Pewnego razu Żmij porwał Perperunę - młodą boginię, towarzyszkę Peruna, która sprowadza deszcze. Gdy jej zabrakło, pozbawiony dostępu do wody świat zaczął umierać. Cała roślinność uschła na wiór. Żmij zaś wzrastał, wysysając siły witalne ziemi.
W obliczu zagrożenia Perun, jako najpotężniejszy woj, udał się na skraj wszechrzeczy, aby zmierzyć się z bestią. Gromowładca atakował ile sił, tnąc toporem oraz rażąc bestię błyskawicami. Wiele dni i nocy Perun stawiał czoła Żmijowi, jednak w końcu zaczęły opuszczać go siły. Podtruty gadzim jadem, ranny oraz wycieńczony powoli słabł, a szala zwycięstwa przechylała się na korzyść smoka.

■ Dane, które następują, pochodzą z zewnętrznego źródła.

<file path="src/rtl/pxu_pkg.sv">
package pxu_pkg;
  localparam int VA_W   = 16;
  localparam int OFS_W  = 12;
  localparam int PAGE_W = 8;
  localparam int PA_W   = OFS_W + PAGE_W;
  localparam int NSLOT  = 1 << (VA_W - OFS_W);
  localparam int SW     = VA_W - OFS_W;
  localparam int BASE_W = 16;
  localparam int RA_W   = 6;
  localparam logic [RA_W-1:0] RA_TRIG = 6'h20;
  localparam logic [RA_W-1:0] RA_STAT = 6'h21;
endpackage

</file>
<file path="src/rtl/pxu_map_table.sv">
module pxu_map_table
  import pxu_pkg::*;
#(
  parameter logic [PAGE_W-1:0] ROM_PAGE = 8'hFF
) (
  input  logic              clk_i,
  input  logic              rst_ni,
  input  logic [SW-1:0]     slot_i,
  input  logic [SW-1:0]     rd_idx_i,
  input  logic              cpu_we_i,
  input  logic [SW-1:0]     cpu_idx_i,
  input  logic [PAGE_W-1:0] cpu_data_i,
  input  logic              ld_we_i,
  input  logic [SW-1:0]     ld_idx_i,
  input  logic [PAGE_W-1:0] ld_data_i,
  output logic [PAGE_W-1:0] page_o,
  output logic [PAGE_W-1:0] rd_page_o
);
  localparam logic [SW-1:0] LAST = SW'(NSLOT - 1);

  logic [PAGE_W-1:0] ent_q [NSLOT-1];

  // entries 0..NSLOT-2 only; the top slot is never stored
  always_ff @(posedge clk_i or negedge rst_ni) begin
    if (!rst_ni) begin
      for (int g = 0; g < NSLOT - 1; g++) ent_q[g] <= PAGE_W'(g);
    end else begin
      for (int g = 0; g < NSLOT - 1; g++) begin
        if (ld_we_i && ld_idx_i == SW'(g))        ent_q[g] <= ld_data_i;
        else if (cpu_we_i && cpu_idx_i == SW'(g)) ent_q[g] <= cpu_data_i;
      end
    end
  end

  always_comb begin
    page_o    = ROM_PAGE;
    rd_page_o = ROM_PAGE;
    for (int g = 0; g < NSLOT - 1; g++) begin
      if (slot_i == SW'(g))   page_o    = ent_q[g];
      if (rd_idx_i == SW'(g)) rd_page_o = ent_q[g];
    end
    if (slot_i == LAST)   page_o    = ROM_PAGE;
    if (rd_idx_i == LAST) rd_page_o = ROM_PAGE;
  end
endmodule

</file>
<file path="src/rtl/pxu_ctx_loader.sv">
module pxu_ctx_loader
  import pxu_pkg::*;
#(
  parameter int NPROC = 4,
  localparam int PW = (NPROC > 1) ? $clog2(NPROC) : 1,
  localparam int AW = BASE_W + SW
) (
  input  logic              clk_i,
  input  logic              rst_ni,
  input  logic              base_we_i,
  input  logic [PW-1:0]     base_proc_i,
  input  logic              base_hi_i,
  input  logic [7:0]        base_data_i,
  input  logic [PW-1:0]     rd_proc_i,
  input  logic              rd_hi_i,
  output logic [7:0]        rd_byte_o,
  input  logic              trig_i,
  input  logic [PW-1:0]     trig_proc_i,
  input  logic [PAGE_W-1:0] ldr_rdata_i,
  output logic              busy_o,
  output logic              ld_we_o,
  output logic [SW-1:0]     ld_idx_o,
  output logic [PAGE_W-1:0] ld_data_o,
  output logic [AW-1:0]     ldr_addr_o
);
  localparam logic [SW-1:0] LAST_IDX = SW'(NSLOT - 2);

  logic [BASE_W-1:0] base_q [NPROC];
  logic              busy_q;
  logic [SW-1:0]     idx_q;
  logic [PW-1:0]     proc_q;

  for (genvar p = 0; p < NPROC; p++) begin : g_base
    always_ff @(posedge clk_i or negedge rst_ni) begin
      if (!rst_ni) base_q[p] <= '0;
      else if (base_we_i && base_proc_i == PW'(p)) begin
        if (base_hi_i) base_q[p][15:8] <= base_data_i;
        else           base_q[p][7:0]  <= base_data_i;
      end
    end
  end

  always_ff @(posedge clk_i or negedge rst_ni) begin
    if (!rst_ni) begin
      busy_q <= 1'b0;
      idx_q  <= '0;
      proc_q <= '0;
    end else if (busy_q) begin
      if (idx_q == LAST_IDX) busy_q <= 1'b0;
      else                   idx_q  <= idx_q + 1'b1;
    end else if (trig_i) begin
      busy_q <= 1'b1;
      idx_q  <= '0;
      proc_q <= trig_proc_i;
    end
  end

  assign rd_byte_o  = rd_hi_i ? base_q[rd_proc_i][15:8] : base_q[rd_proc_i][7:0];
  assign busy_o     = busy_q;
  assign ld_we_o    = busy_q;
  assign ld_idx_o   = idx_q;
  assign ld_data_o  = ldr_rdata_i;
  assign ldr_addr_o = {base_q[proc_q], idx_q};
endmodule

</file>
<file path="src/rtl/page_xlate_unit.sv">
module page_xlate_unit
  import pxu_pkg::*;
#(
  parameter int NPROC = 4,
  parameter logic [7:0] ROM_PAGE = 8'hFF
) (
  input  logic        clk_i,
  input  logic        rst_ni,
  input  logic [15:0] cpu_addr_i,
  output logic [19:0] phys_addr_o,
  input  logic        reg_sel_i,
  input  logic        reg_we_i,
  input  logic [5:0]  reg_addr_i,
  input  logic [7:0]  reg_wdata_i,
  output logic [7:0]  reg_rdata_o,
  output logic        cpu_hold_o,
  output logic        ldr_rd_o,
  output logic [19:0] ldr_addr_o,
  input  logic [7:0]  ldr_rdata_i
);
  localparam int PW = (NPROC > 1) ? $clog2(NPROC) : 1;

  logic              busy;
  logic              wr_ok, tab_hit, base_hit, tab_we, base_we, trig;
  logic [PW-1:0]     base_proc, trig_proc;
  logic [PAGE_W-1:0] page, rd_page, base_byte;
  logic              ld_we;
  logic [SW-1:0]     ld_idx;
  logic [PAGE_W-1:0] ld_data;

  assign wr_ok     = reg_sel_i && reg_we_i && !busy;
  assign tab_hit   = reg_addr_i[5:4] == 2'b00;
  assign base_hit  = reg_addr_i[5:4] == 2'b01 && int'(reg_addr_i[3:1]) < NPROC;
  assign tab_we    = wr_ok && tab_hit;
  assign base_we   = wr_ok && base_hit;
  assign trig      = wr_ok && reg_addr_i == RA_TRIG && int'(reg_wdata_i) < NPROC;
  assign base_proc = PW'(reg_addr_i[3:1]);
  assign trig_proc = PW'(reg_wdata_i);

  pxu_map_table #(.ROM_PAGE(ROM_PAGE)) u_table (
    .clk_i      (clk_i),
    .rst_ni     (rst_ni),
    .slot_i     (cpu_addr_i[VA_W-1:OFS_W]),
    .rd_idx_i   (reg_addr_i[SW-1:0]),
    .cpu_we_i   (tab_we),
    .cpu_idx_i  (reg_addr_i[SW-1:0]),
    .cpu_data_i (reg_wdata_i),
    .ld_we_i    (ld_we),
    .ld_idx_i   (ld_idx),
    .ld_data_i  (ld_data),
    .page_o     (page),
    .rd_page_o  (rd_page)
  );

  pxu_ctx_loader #(.NPROC(NPROC)) u_loader (
    .clk_i       (clk_i),
    .rst_ni      (rst_ni),
    .base_we_i   (base_we),
    .base_proc_i (base_proc),
    .base_hi_i   (reg_addr_i[0]),
    .base_data_i (reg_wdata_i),
    .rd_proc_i   (base_proc),
    .rd_hi_i     (reg_addr_i[0]),
    .rd_byte_o   (base_byte),
    .trig_i      (trig),
    .trig_proc_i (trig_proc),
    .ldr_rdata_i (ldr_rdata_i),
    .busy_o      (busy),
    .ld_we_o     (ld_we),
    .ld_idx_o    (ld_idx),
    .ld_data_o   (ld_data),
    .ldr_addr_o  (ldr_addr_o)
  );

  always_comb begin
    reg_rdata_o = '0;
    if (reg_sel_i) begin
      if (tab_hit)                     reg_rdata_o = rd_page;
      else if (base_hit)               reg_rdata_o = base_byte;
      else if (reg_addr_i == RA_STAT)  reg_rdata_o = {7'b0, busy};
    end
  end

  assign phys_addr_o = {page, cpu_addr_i[OFS_W-1:0]};
  assign cpu_hold_o  = busy;
  assign ldr_rd_o    = busy;
endmodule

</file>
<file path="config.mk">
export PLATFORM = sky130hd
export DESIGN_NAME = page_xlate_unit
export DESIGN_NICKNAME = d
export VERILOG_FILES = /design/src/rtl/pxu_pkg.sv /design/src/rtl/pxu_map_table.sv /design/src/rtl/pxu_ctx_loader.sv /design/src/rtl/page_xlate_unit.sv
export SDC_FILE = /design/constraint.sdc
export NUM_CORES = 1
export LEC_CHECK = 0
export BUFFER_PORTS_ARGS = -buffer_cell sky130_fd_sc_hd__clkbuf_2
export CORE_AREA = 2 2 147 149
export DETAILED_ROUTE_END_ITERATION = 8
export DIE_AREA = 0 0 149 151
export HOLD_SLACK_MARGIN = 0.12
export PLACE_DENSITY = 0.76
export SLEW_MARGIN = 25
export SYNTH_ARGS = -nofsm -noshare
export SYNTH_HDL_FRONTEND = slang
export SYNTH_SLANG_ARGS = --single-unit
</file>
<file path="constraint.sdc">
create_clock -name clk_i -period 2.12 [get_ports clk_i]
set_input_delay 0.212 -clock clk_i [delete_from_list [all_inputs] [get_ports clk_i]]
set_output_delay 0.212 -clock clk_i [all_outputs]
set_load 0.05 [all_outputs]
</file>
Word level (Yosys, flattened, before mapping)
Index checks and enable logic that the tools add are counted.

storage, ports and cells
  memories = 0
  register bits = 191
  logic and storage cells = 238
  output and inout port bits = 50
  latch bits = 0
  input bits = 42
  ROM bits = 0
  memory bits (writable) = 0

cells by class
  shift-type cells = 0
  mux-type cells = 79
  eq/ne operators = 51
  add/sub/neg operators = 1
  reduce and logical (&&, ||, !) cells = 73
  divide/modulo/power cells = 0
  bitwise operators = 4
  magnitude comparators = 4
  multipliers = 0

operators by type and width
  kind                                                                   count
  8-bit 2-to-1 mux                                                       66
  4-bit equality test, second input constant                             23
  16-bit binary-select mux with 2-bit select                             2
  16-bit 2-to-1 mux                                                      4
  4-bit by 3-bit equality test with 1-bit output, second input constant  12
  1-bit logical AND                                                      41
  2-bit nonzero test                                                     16
  4-bit by 2-bit equality test with 1-bit output, second input constant  6
  2-bit AND reduction                                                    10
  4-bit by 1-bit equality test with 1-bit output, second input constant  3
  6-bit equality test, second input constant                             2
  4-bit zero test                                                        3
  4-bit 2-to-1 mux                                                       3
  8-bit by 3-bit < comparator with 1-bit output, second input constant   1
  3-bit greater-or-equal comparator, second input constant               2
  2-bit inverter with 3-bit output                                       2
  4-bit by 1-bit adder with 4-bit output, second input constant          1
  2-bit by 1-bit equality test with 1-bit output, second input constant  2
  2-bit equality test, second input constant                             2
  2-bit zero test                                                        2
  1-bit 2-to-1 mux                                                       4
  3-bit < comparator, second input constant                              1
  2-bit inequality test, second input constant                           1
  1-bit inverter                                                         2
  1-bit zero test                                                        1

Logic depth before layout (Yosys ltp)
Gate-level depths: netlist of the first run.

  depth after elaboration = 19
  gate-level depth with buffers = 9
  depth with buffers taken out = 7

Cells and area by module
Synthesis of the first run repeated with hierarchy kept, for this count alone.

unflattened totals
  cell total of the unflattened synthesis = 1268
  area, all modules = 12683.4 µm²

modules (own cells, without submodules)
  module           cells an instance  sequential area each (µm²)  instances  area an instance (µm²)
  pxu_map_table    978                3037.9                      1          8548.2
  pxu_ctx_loader   237                1776.7                      1          3816.2
  page_xlate_unit  53                 0.0                         1          319.1

Worst setup path before layout of the first run
No wires, ideal clock.

  kind = input to output
  start point = input cpu_addr_i[12]
  end point = output phys_addr_o[13]
  stages = 6
  path slack = -1.647 ns
  data required time = 1.908 ns
  arrival = 3.555 ns
  buffers on the path = 3
  path through = buf_2 > buf_2 > buf_2 > o32ai_1 > and3_1 > a2111oi_0

on the way
  longest elaborated chain between the ends = 17
  elaborated cells on any way between the ends = 32
  classes of those cells = eq/ne (15); mux (16); reduce/logical (1)

ends and longest elaborated chain
  element                         line                   RTL
  start, declared                 page_xlate_unit.sv:9   input logic [15:0] cpu_addr_i,
  4-bit zero test                 pxu_map_table.sv:39    if (slot_i == SW'(g)) page_o = ent_q[g];
  8-bit 2-to-1 mux (15 in a row)  pxu_map_table.sv:39
  8-bit 2-to-1 mux *              pxu_map_table.sv:42    if (slot_i == LAST) page_o = ROM_PAGE;
  end, declared                   page_xlate_unit.sv:10  output logic [19:0] phys_addr_o,

Every way passes the cells marked *; elsewhere a longest branch is shown, timed or not.

Final worst setup path of the first run
  start point = register u_table.ent_q[77] (netlist name)
  end point = output reg_rdata_o[5]

on the way
  longest elaborated chain between the ends = 13

ends and longest elaborated chain
  element                          line                   RTL
  start, declared                  pxu_map_table.sv:21    logic [PAGE_W-1:0] ent_q [NSLOT-1];
  start signal, assigned by index  pxu_map_table.sv:29    if (ld_we_i && ld_idx_i == SW'(g)) ent_q[g] <= ld_data_i;
  start signal, assigned by index  pxu_map_table.sv:30    else if (cpu_we_i && cpu_idx_i == SW'(g)) ent_q[g] <= cpu_data_i;
  8-bit 2-to-1 mux (10 in a row)   pxu_map_table.sv:40    if (rd_idx_i == SW'(g)) rd_page_o = ent_q[g];
  8-bit 2-to-1 mux                 pxu_map_table.sv:43    if (rd_idx_i == LAST) rd_page_o = ROM_PAGE;
  8-bit 2-to-1 mux                 page_xlate_unit.sv:78  if (tab_hit) reg_rdata_o = rd_page;
  8-bit 2-to-1 mux                 page_xlate_unit.sv:77  if (reg_sel_i) begin
  end, declared                    page_xlate_unit.sv:15  output logic [7:0] reg_rdata_o,

No other way between the ends.

==> results.json, run 1 <==
{
  "status": "complete, but fails checks",
  "violations": "setup timing",
  "critPathKind": "register to output port",
  "drcViolationCount": 0,
  "synthCells": 1241,
  "antenna_cells": 0,
  "synth_top_area_cell": "dfrtp_1",
  "dr.pass1.iters": 7,
  "final_core_util": 0.740,
  "startpoint": "u_table.ent_q[77]",
  "hold_ws_ps": 272,
  "port_buffers": 67,
  "synthArstFlopShare": 1.00,
  "drv_slew": 0,
  "ys.flop_type": "dfrtp_1",
  "num_rows": 53,
  "clk_latency_ps": 460,
  "setup_viol": 16,
  "totalPowerFinal_mw": 10.4,
  "fillCellCount": 1480,
  "synth-adder-area-share": 0.00406,
  "layout_common_cells": "buf_4, dfrtp_1, mux2i_1",
  "endpoint_kind": "output port",
  "rsz0062_at_grt": "true",
  "pre_cts_ws_ps": -193,
  "power_frac_seq": 0.443,
  "min_period_over_period": 1.15,
  "synth_top_area_share": 0.331,
  "finalCriticalPeriod_ps": 2430,
  "num_io_pins": 92,
  "place.gp.congestion": 1.00,
  "cts.sinks": 191,
  "synthMuxAreaShare": 0.259,
  "irDropWorstVdd_mv": 0.544,
  "drive_gt1_frac": 0.342,
  "crit_required_ps": 1910,
  "worstSetupEndpoint": "reg_rdata_o[5]",
  "synth-seq-area-share": 0.391,
  "synth_cell_types": 71,
  "switching_share": 0.351,
  "viasPerCell": 6.89,
  "yosysWarnings": 0,
  "cts_max_level": 4,
  "slew_headroom": 0.481,
  "seqCellArea_mm2": 0.00482,
  "grt_max_degree": 64,
  "startpoint_type": "register",
  "core_mm2": 0.0208,
  "place_inst": 1646,
  "die_y_um": 151,
  "drtIter0Drc": 1392,
  "nets": 1444,
  "holdCritPathClass": "input port to register",
  "dr_total_vias": 11621,
  "synth_area_per_cell_um2": 9.93,
  "hold_viol_final": 0,
  "synth-compound-area-share": 0.169,
  "drt_wl_total_um": 48100,
  "p_per_area_mw_per_mm2": 673,
  "worst_slack_ps": -311,
  "fp.dieArea_mm2": 0.0225,
  "stdcell_count": 1686,
  "syn_nets": 1287,
  "avgRoutedWirePerCell_um": 28.5,
  "grt_pass1_vias": 11709,
  "synth_area_mm2": 0.0123,
  "initial_core_util": 0.592,
  "drv_cap": 0,
  "synth_edf_count": 0,
  "multi_input_area_mm2": 0.00725,
  "synth_top_family_by_area": "multiplexers",
  "crit-reg2reg-capture": "u_table.ent_q[101]",
  "clock_path_buffers": 2,
  "reg2regPathDepth": 6,
  "antenna_found_initial": 1,
  "area_delta_synth_final_pct": 25.1,
  "synth.area.top_cells": "dfrtp_1, mux2i_1, mux4_2",
  "postPlaceCellArea_mm2": 0.0144,
  "post-dp-hpwl_um": 34100,
  "yosys.area_share.simple": 0.121,
  "power_frac_comb": 0.228,
  "cts_made_buffers": 17,
  "r2r_setup_slack_ps": 40,
  "power.switching_mw": 3.64,
  "antenna_left": 0,
  "fin_worst_skew_ps": 11.4,
  "setup-tns-final_ps": -2930,
  "path_clk_slew_ps": 90,
  "cts_root_buf": "clkbuf_16",
  "grt_pass1_wl_um": 72100,
  "power.leakage_nw": 7.04,
  "die_x_um": 149,
  "p_clk_frac": 0.329,
  "synth_xor_xnor_area_share": 0,
  "design_area_mm2": 0.0154,
  "yosys_register_bits": 191,
  "worst_pin_slew_ps": 778,
  "tritoncts": "yes",
  "r2r_start": "u_loader.busy_o",
  "arrival_ps": 2220,
  "max_freq_ghz": 0.411,
  "cp_max_fo": 3,
  "power.internal_mw": 6.73,
  "grt_usage": 0.439,
  "final_common_cell": "buf_4",
  "gr-total-overflow": 0
}
==> final cells by class <==
cell class / instances / share of cell area
multi-input cells: 910 / 0.470
clock inverters: 15 / 0.0127
flip-flops and latches: 191 / 0.313
repair buffers: 266 / 0.151
clock buffers: 17 / 0.0276
well taps: 275 / 0.0223
inverters: 12 / 0.00292
==> worst max-delay path, cell delays in order (launching register included) <==
cell and delay, ps:
dfrtp_1 450, o22ai_1 150, a221oi_1 420, a31oi_1 160
a311oi_2 280, buf_4 180, buf_12 120
==> metal layers <==
layer	global-route usage	vias to the layer above	routed length (um)
li1	-	4893	-
met1	0.568	5651	18300
met2	0.668	862	21200
met3	0.118	213	5470
met4	0.259	2	3180
met5	0	-	12
==> how the worst min path moves through the flow <==
stage                   startpoint                 end  slack, ps  cells past startpoint
detailed placement          rst_ni   u_table.ent_q[69]        250                      1
global route        reg_wdata_i[2]  u_loader.proc_q[1]        310                      4
finish              reg_wdata_i[2]  u_loader.proc_q[1]        270                      4
global placement            rst_ni   u_table.ent_q[87]        250                      1
floorplan                   rst_ni  u_loader.base_q[0]        -80                      0
CTS                 reg_wdata_i[2]  u_loader.proc_q[1]        270                      4
==> power by group through the flow <==
stage / Sequential, mW / Clock (mW) / Combinational (mW)
after detailed placement: 4.59 / 0 / 2.17
after floorplan: 4.34 / 0 / 1.36
final: 4.59 / 3.41 / 2.37
after global placement: 4.58 / 0 / 2.12
after CTS: 4.53 / 3.41 / 2.28
after global routing: 4.58 / 3.54 / 2.51
==> kinds of logic (layout without fill, tap and decap cells) <==
kind of cell             count (synthesis)  count (layout)
flip-flops                             191             191
multiplexers                           258             258
AND/OR/NAND/NOR                        314             314
AO/OA/AOI/OAI                          334             334
adder cells (fa/ha/maj)                  4               4
buffers and inverters                  140             310
==> cells in the mapped netlist, drive strengths merged, types with 2 or more instances <==
library cell  number
a41oi              3
a211oi            18
o32ai             10
a221oi             8
nand3b             3
and2               5
a21oi            127
nand4              6
o21ai             74
nor3              17
buf               83
mux2              83
nand2b            15
o311ai             3
o22ai             33
o21a               3
dfrtp            163
nand2             63
dfstp             28
a22oi              6
and3               3
nor3b              3
o211ai            10
a211o              3
ha                 4
o221ai             5
o21bai             3
nand3             27
or2                6
mux4              40
nor2b             19
nor4               4
a31oi              8
mux2i            135
o31ai              4
or3                4
inv               12
a21boi             2
clkbuf            45
nor2             136
a2111oi            4
==> what timing repair did <==
action / CTS / global route
setup buffers: 6 / 3
hold endpoints to repair: 47 / 0
gates resized for setup: 50 / 29
pin swaps: 33 / 13
endpoints found under the setup margin: 32 / 53
hold buffers: 1 / 0
==> sequential cells by signal, summed over array words and instances (netlist names) <==
| name | flops |
|---|---|
| u_loader.base_q | 64 |
| u_loader.busy_o | 1 |
| u_loader.ld_idx_o | 4 |
| u_loader.proc_q | 2 |
| u_table.ent_q | 120 |
(Power assumes the default switching activity.)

Gdy wydawało się, że sprawa jest przegrana, z pomocą przyszedł Dadźbóg i intensywnym blaskiem słonecznym oślepił Żmija, dając Perunowi szansę.. Korzystając z tego, że oślepiona bestia nie może odpierać ataków, Perun raz po raz ciął smoka, mierząc w nieosłonięte punkty. Żmij począł słabnąć i kurczyć się. Pod koniec starcia Żmij nie był już kolosalną bestią. Skurczony smok schował się w ciemnej toni wodnej. Aby Żmij znów nie stał się zagrożeniem, Perun ruszył za nim do podziemi. Osłabionego przeciwnika przykuł łańcuchem do korzeni drzewa kosmicznego, które od tej chwili wzrasta żywiąc się jego energią.
Nadejdzie jednak czas, gdy Żmij zerwie swoje pęta i jeszcze raz zagrozi istnieniu naszej ziemi. Jeśli mu się powiedzie, całe stworzenie zostanie zniszczone.
Co do skrzynki:
- mikrus w niewielkiej oprawie,
- szukasz mini-drzewa życia i przykutego doń Żmija,
- w grupie kilku buków,
- nisko przy ziemi
Dalej możesz iść lasem (krócej) lub wrócić do ścieżki biegnącej wzdłuż lasu i dojść nią do drogi asfaltowej (dalej ale wygodniej).